(Dataset entries)
>>>
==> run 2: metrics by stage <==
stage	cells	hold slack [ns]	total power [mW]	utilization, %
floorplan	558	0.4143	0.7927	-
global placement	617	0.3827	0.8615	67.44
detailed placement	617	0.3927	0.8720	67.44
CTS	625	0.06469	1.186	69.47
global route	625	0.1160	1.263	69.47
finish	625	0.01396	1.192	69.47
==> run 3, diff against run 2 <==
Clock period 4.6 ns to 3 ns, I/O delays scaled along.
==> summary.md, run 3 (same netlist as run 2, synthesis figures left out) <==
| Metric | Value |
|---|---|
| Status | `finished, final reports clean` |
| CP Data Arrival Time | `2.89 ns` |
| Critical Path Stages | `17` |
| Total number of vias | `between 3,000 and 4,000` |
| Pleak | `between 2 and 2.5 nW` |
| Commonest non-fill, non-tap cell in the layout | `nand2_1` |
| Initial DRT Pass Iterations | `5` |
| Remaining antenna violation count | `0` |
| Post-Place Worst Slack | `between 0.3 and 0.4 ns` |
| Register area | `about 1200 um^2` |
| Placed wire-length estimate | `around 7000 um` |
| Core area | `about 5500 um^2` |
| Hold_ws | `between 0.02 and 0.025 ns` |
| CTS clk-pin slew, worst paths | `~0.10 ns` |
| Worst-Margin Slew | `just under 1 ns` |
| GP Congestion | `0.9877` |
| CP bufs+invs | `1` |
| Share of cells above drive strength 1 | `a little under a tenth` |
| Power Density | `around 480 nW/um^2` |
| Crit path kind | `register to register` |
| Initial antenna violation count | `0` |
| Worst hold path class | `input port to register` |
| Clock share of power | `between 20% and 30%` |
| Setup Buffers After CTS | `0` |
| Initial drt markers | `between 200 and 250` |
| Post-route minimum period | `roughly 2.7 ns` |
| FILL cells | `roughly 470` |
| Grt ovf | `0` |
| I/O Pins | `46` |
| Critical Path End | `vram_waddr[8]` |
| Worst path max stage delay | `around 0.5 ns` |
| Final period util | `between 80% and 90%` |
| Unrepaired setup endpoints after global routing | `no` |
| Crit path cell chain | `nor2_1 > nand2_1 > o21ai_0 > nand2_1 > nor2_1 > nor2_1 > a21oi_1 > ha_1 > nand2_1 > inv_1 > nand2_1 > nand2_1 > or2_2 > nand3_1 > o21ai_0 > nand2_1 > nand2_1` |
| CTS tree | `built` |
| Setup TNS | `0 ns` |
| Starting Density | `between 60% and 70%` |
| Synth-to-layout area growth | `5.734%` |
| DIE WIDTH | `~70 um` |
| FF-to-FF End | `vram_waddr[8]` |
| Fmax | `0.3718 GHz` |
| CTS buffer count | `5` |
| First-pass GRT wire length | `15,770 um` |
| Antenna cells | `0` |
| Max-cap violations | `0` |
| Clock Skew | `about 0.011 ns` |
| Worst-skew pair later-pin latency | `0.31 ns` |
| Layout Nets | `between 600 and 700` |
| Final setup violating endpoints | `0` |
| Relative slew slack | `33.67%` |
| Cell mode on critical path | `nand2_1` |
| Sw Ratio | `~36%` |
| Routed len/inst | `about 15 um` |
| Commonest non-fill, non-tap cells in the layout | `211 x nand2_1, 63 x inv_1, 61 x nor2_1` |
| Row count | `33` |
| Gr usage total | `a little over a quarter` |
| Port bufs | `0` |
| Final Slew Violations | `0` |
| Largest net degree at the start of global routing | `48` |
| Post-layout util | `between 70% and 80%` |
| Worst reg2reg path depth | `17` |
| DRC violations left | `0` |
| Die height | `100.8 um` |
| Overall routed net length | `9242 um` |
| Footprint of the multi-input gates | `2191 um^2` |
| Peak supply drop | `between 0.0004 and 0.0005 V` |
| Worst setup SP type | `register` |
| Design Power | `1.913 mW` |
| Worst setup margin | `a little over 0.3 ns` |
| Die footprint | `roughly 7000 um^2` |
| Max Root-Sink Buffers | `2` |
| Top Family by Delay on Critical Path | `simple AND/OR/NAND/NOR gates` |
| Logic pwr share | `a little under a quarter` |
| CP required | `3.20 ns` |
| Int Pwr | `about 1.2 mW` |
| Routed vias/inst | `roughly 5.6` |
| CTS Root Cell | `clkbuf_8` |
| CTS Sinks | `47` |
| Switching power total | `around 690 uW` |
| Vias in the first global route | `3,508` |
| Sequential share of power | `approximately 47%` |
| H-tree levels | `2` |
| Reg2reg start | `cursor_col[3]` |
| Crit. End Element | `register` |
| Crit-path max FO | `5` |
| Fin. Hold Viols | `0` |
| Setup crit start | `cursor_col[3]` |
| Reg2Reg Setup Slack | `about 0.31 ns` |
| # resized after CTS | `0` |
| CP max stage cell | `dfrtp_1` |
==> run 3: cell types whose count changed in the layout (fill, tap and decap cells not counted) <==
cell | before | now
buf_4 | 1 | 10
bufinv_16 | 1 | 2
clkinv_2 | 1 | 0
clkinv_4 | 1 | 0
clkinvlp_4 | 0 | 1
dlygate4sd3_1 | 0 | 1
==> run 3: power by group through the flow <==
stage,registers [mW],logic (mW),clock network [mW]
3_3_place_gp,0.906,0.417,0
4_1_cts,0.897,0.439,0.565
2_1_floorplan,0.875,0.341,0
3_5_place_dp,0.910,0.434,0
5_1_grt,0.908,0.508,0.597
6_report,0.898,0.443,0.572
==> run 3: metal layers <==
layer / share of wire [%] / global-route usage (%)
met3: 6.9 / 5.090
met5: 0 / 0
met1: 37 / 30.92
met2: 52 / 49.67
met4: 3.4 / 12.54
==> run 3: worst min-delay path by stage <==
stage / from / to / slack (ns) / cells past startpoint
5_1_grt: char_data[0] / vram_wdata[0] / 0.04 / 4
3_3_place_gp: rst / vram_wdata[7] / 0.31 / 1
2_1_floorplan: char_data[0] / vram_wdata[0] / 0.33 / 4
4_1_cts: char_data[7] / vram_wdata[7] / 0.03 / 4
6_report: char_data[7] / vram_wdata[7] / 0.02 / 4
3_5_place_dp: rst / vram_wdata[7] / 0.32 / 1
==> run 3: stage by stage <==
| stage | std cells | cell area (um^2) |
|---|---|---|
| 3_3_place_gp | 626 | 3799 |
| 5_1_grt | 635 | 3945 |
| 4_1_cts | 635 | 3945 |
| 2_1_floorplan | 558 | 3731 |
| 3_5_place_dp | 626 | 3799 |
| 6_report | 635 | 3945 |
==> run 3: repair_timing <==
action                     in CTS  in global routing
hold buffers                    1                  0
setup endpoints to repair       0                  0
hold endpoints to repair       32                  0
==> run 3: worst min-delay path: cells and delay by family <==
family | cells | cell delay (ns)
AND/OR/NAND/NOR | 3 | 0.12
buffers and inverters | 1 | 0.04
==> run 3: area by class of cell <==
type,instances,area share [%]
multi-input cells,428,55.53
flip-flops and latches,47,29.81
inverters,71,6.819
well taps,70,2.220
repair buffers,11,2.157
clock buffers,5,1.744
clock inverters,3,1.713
[src/rtl/booth_seq_divider.sv]
// Sequential signed restoring divider: one shift/subtract step per cycle on the
// magnitudes, sign correction and special cases resolved in a final FIX cycle.
module booth_seq_divider #(
  parameter int WIDTH_DIV = 8
) (
  input  logic                 clk,
  input  logic                 rst,
  input  logic                 i_start,
  input  logic [WIDTH_DIV-1:0] i_dividend,
  input  logic [WIDTH_DIV-1:0] i_divisor,
  output logic                 o_busy,
  output logic                 o_done,
  output logic [WIDTH_DIV-1:0] o_quotient,
  output logic [WIDTH_DIV-1:0] o_remainder,
  output logic                 o_div_by_zero,
  output logic                 o_overflow
);

  localparam int unsigned CW = $clog2(WIDTH_DIV + 1);
  localparam logic [WIDTH_DIV-1:0] MIN_NEG = {1'b1, {(WIDTH_DIV-1){1'b0}}};

  typedef enum logic [1:0] {
    IDLE = 2'd0,
    CALC = 2'd1,
    FIX  = 2'd2,
    DONE = 2'd3
  } state_t;

  state_t               state;
  logic [WIDTH_DIV-1:0] q_reg;
  logic [WIDTH_DIV-1:0] d_reg;
  // Partial remainder is always below the divisor magnitude (<= 2^(W-1)), so the
  // top bit of the nominal W+1-bit remainder is never set and is not stored.
  logic [WIDTH_DIV-1:0] r_reg;
  logic [CW-1:0]        cnt;
  logic                 sign_a;
  logic                 sign_b;
  logic                 dz_hold;
  logic                 ov_hold;
  logic [WIDTH_DIV-1:0] dividend_hold;

  logic [WIDTH_DIV:0]   t;

  always_comb begin
    t = {r_reg, q_reg[WIDTH_DIV-1]} - {1'b0, d_reg};
  end

  always_ff @(posedge clk or posedge rst) begin
    if (rst) begin
      state         <= IDLE;
      q_reg         <= '0;
      d_reg         <= '0;
      r_reg         <= '0;
      cnt           <= '0;
      sign_a        <= 1'b0;
      sign_b        <= 1'b0;
      dz_hold       <= 1'b0;
      ov_hold       <= 1'b0;
      dividend_hold <= '0;
      o_busy        <= 1'b0;
      o_done        <= 1'b0;
      o_quotient    <= '0;
      o_remainder   <= '0;
      o_div_by_zero <= 1'b0;
      o_overflow    <= 1'b0;
    end else begin
      case (state)
        IDLE: begin
          if (i_start) begin
            sign_a        <= i_dividend[WIDTH_DIV-1];
            sign_b        <= i_divisor[WIDTH_DIV-1];
            q_reg         <= i_dividend[WIDTH_DIV-1] ? -i_dividend : i_dividend;
            d_reg         <= i_divisor[WIDTH_DIV-1]  ? -i_divisor  : i_divisor;
            r_reg         <= '0;
            cnt           <= '0;
            dividend_hold <= i_dividend;
            dz_hold       <= (i_divisor == '0);
            ov_hold       <= (i_dividend == MIN_NEG) && (i_divisor == '1);
            o_busy        <= 1'b1;
            state         <= CALC;
          end
        end
        CALC: begin
          // The extra settle cycle at cnt == WIDTH_DIV keeps done on edge W+2.
          if (cnt == CW'(WIDTH_DIV)) begin
            state <= FIX;
          end else begin
            if (t[WIDTH_DIV]) begin
              r_reg <= {r_reg[WIDTH_DIV-2:0], q_reg[WIDTH_DIV-1]};
              q_reg <= {q_reg[WIDTH_DIV-2:0], 1'b0};
            end else begin
              r_reg <= t[WIDTH_DIV-1:0];
              q_reg <= {q_reg[WIDTH_DIV-2:0], 1'b1};
            end
            cnt <= cnt + 1'b1;
          end
        end
        FIX: begin
          if (dz_hold) begin
            o_quotient    <= '1;
            o_remainder   <= dividend_hold;
            o_div_by_zero <= 1'b1;
            o_overflow    <= 1'b0;
          end else if (ov_hold) begin
            o_quotient    <= MIN_NEG;
            o_remainder   <= '0;
            o_div_by_zero <= 1'b0;
            o_overflow    <= 1'b1;
          end else begin
            o_quotient    <= (sign_a ^ sign_b) ? -q_reg : q_reg;
            o_remainder   <= sign_a ? -r_reg : r_reg;
            o_div_by_zero <= 1'b0;
            o_overflow    <= 1'b0;
          end
          o_done <= 1'b1;
          state  <= DONE;
        end
        DONE: begin
          o_done <= 1'b0;
          o_busy <= 1'b0;
          state  <= IDLE;
        end
        default: state <= IDLE;
      endcase
    end
  end

endmodule
$ cat config.mk
export PLATFORM = sky130hd
export DESIGN_NAME = pipelined_lookahead_subtractor
export DESIGN_NICKNAME = d
export VERILOG_FILES = /design/src/rtl/pipelined_lookahead_subtractor.sv
export SDC_FILE = /design/constraint.sdc
export NUM_CORES = 1
export LEC_CHECK = 0
export CAP_MARGIN = 20
export CORE_MARGIN = 2
export CORE_UTILIZATION = 47
export CTS_CLUSTER_DIAMETER = 40
export DETAILED_ROUTE_END_ITERATION = 8
export PLACE_DENSITY_LB_ADDON = 0.25
export SYNTH_ARGS = -nofsm -noshare
export SYNTH_HDL_FRONTEND = slang
export SYNTH_SLANG_ARGS = --single-unit
$ cat constraint.sdc
create_clock -name clk -period 1.7 [get_ports clk]
set_input_delay 0.34 -clock clk [delete_from_list [all_inputs] [get_ports clk]]
set_output_delay 0.34 -clock clk [all_outputs]
set_load 0.005 [all_outputs]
<<<
ABOUT THIS EXERCISE.
Please return every line from the first one in the records above down to the line containing "Critical Path Stages", including both, exactly as written and nothing more.

EXERCISE SOLUTION.
==> run 2: metrics by stage <==
stage	cells	hold slack [ns]	total power [mW]	utilization, %
floorplan	558	0.4143	0.7927	-
global placement	617	0.3827	0.8615	67.44
detailed placement	617	0.3927	0.8720	67.44
CTS	625	0.06469	1.186	69.47
global route	625	0.1160	1.263	69.47
finish	625	0.01396	1.192	69.47
==> run 3, diff against run 2 <==
Clock period 4.6 ns to 3 ns, I/O delays scaled along.
==> summary.md, run 3 (same netlist as run 2, synthesis figures left out) <==
| Metric | Value |
|---|---|
| Status | `finished, final reports clean` |
| CP Data Arrival Time | `2.89 ns` |
| Critical Path Stages | `17` |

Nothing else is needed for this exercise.